Imagine the case where an input dataset has three dimensions: each piece of input data could be represented as a point in 3D space where each point is a category. Imagine a cube containing all such points, and the cube itself is fragmented into many tiny cubes of the same size. If these tiny cubes were sufficiently small, then each cube would only contain points belonging to a single category (sufficiently small cubes would only contain a single point, making this trivially true). Each cube is assigned a category to classify a new point,

The bisection algorithm is able to achieve roughly 96% accuracy when using two, three, or four PCA directions as compared to the roughly 75% mean accuracy achieved by a traditionally trained neural network.
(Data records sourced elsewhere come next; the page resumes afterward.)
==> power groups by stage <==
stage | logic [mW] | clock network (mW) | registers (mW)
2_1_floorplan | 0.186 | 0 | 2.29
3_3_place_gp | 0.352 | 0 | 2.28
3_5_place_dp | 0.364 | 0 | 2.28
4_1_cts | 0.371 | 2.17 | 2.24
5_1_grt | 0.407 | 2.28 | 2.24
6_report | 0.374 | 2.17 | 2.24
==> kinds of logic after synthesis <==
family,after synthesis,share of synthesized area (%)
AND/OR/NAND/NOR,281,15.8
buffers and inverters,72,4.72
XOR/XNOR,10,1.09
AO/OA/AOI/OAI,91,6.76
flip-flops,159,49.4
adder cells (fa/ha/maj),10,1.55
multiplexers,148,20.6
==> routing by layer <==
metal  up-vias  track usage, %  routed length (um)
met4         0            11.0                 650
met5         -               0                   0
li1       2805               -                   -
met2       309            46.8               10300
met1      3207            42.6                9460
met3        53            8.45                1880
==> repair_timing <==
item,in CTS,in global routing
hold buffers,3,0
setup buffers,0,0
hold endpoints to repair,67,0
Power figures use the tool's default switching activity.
For the purposes of comparison here, many different topologies were explored ranging from 8 to 128 nodes in each of between one and three hidden layers.

All reported accuracies were extracted from a network with a single hidden layer of 32 nodes.

In this study, evaluation accuracy appeared to depend far more strongly on the randomized weights initially assigned to the network than on the training time provided to it.

The bisection algorithm simply runs to a deterministic completion, i.e. , to the point that all training data are correctly classified, or a minimal scale has been reached, removing the ambiguity surrounding training time. A similar comparison was made using wine data set and MNIST datasets too.

Check the full algorithm and experimental procedure here.

### Key Takeaways

- Specifying the shape and depth of a neural network using topological covering.
- Using two design variables – unit cover geometry and cover porosity for cover-constructive learning.
- Using a constructive algorithm to train deep neural network classifier in one shot.

This algorithm is the first in a new class of algorithms for constructive deep learning; future work will investigate the Reeb graph and Morse theory methods for data shape decomposition and neural network parameterization. MNIST and IRIS datasets used for this experiment showed decent results. But, the real question is whether this new constructive learning will outrank the traditional methods eventually.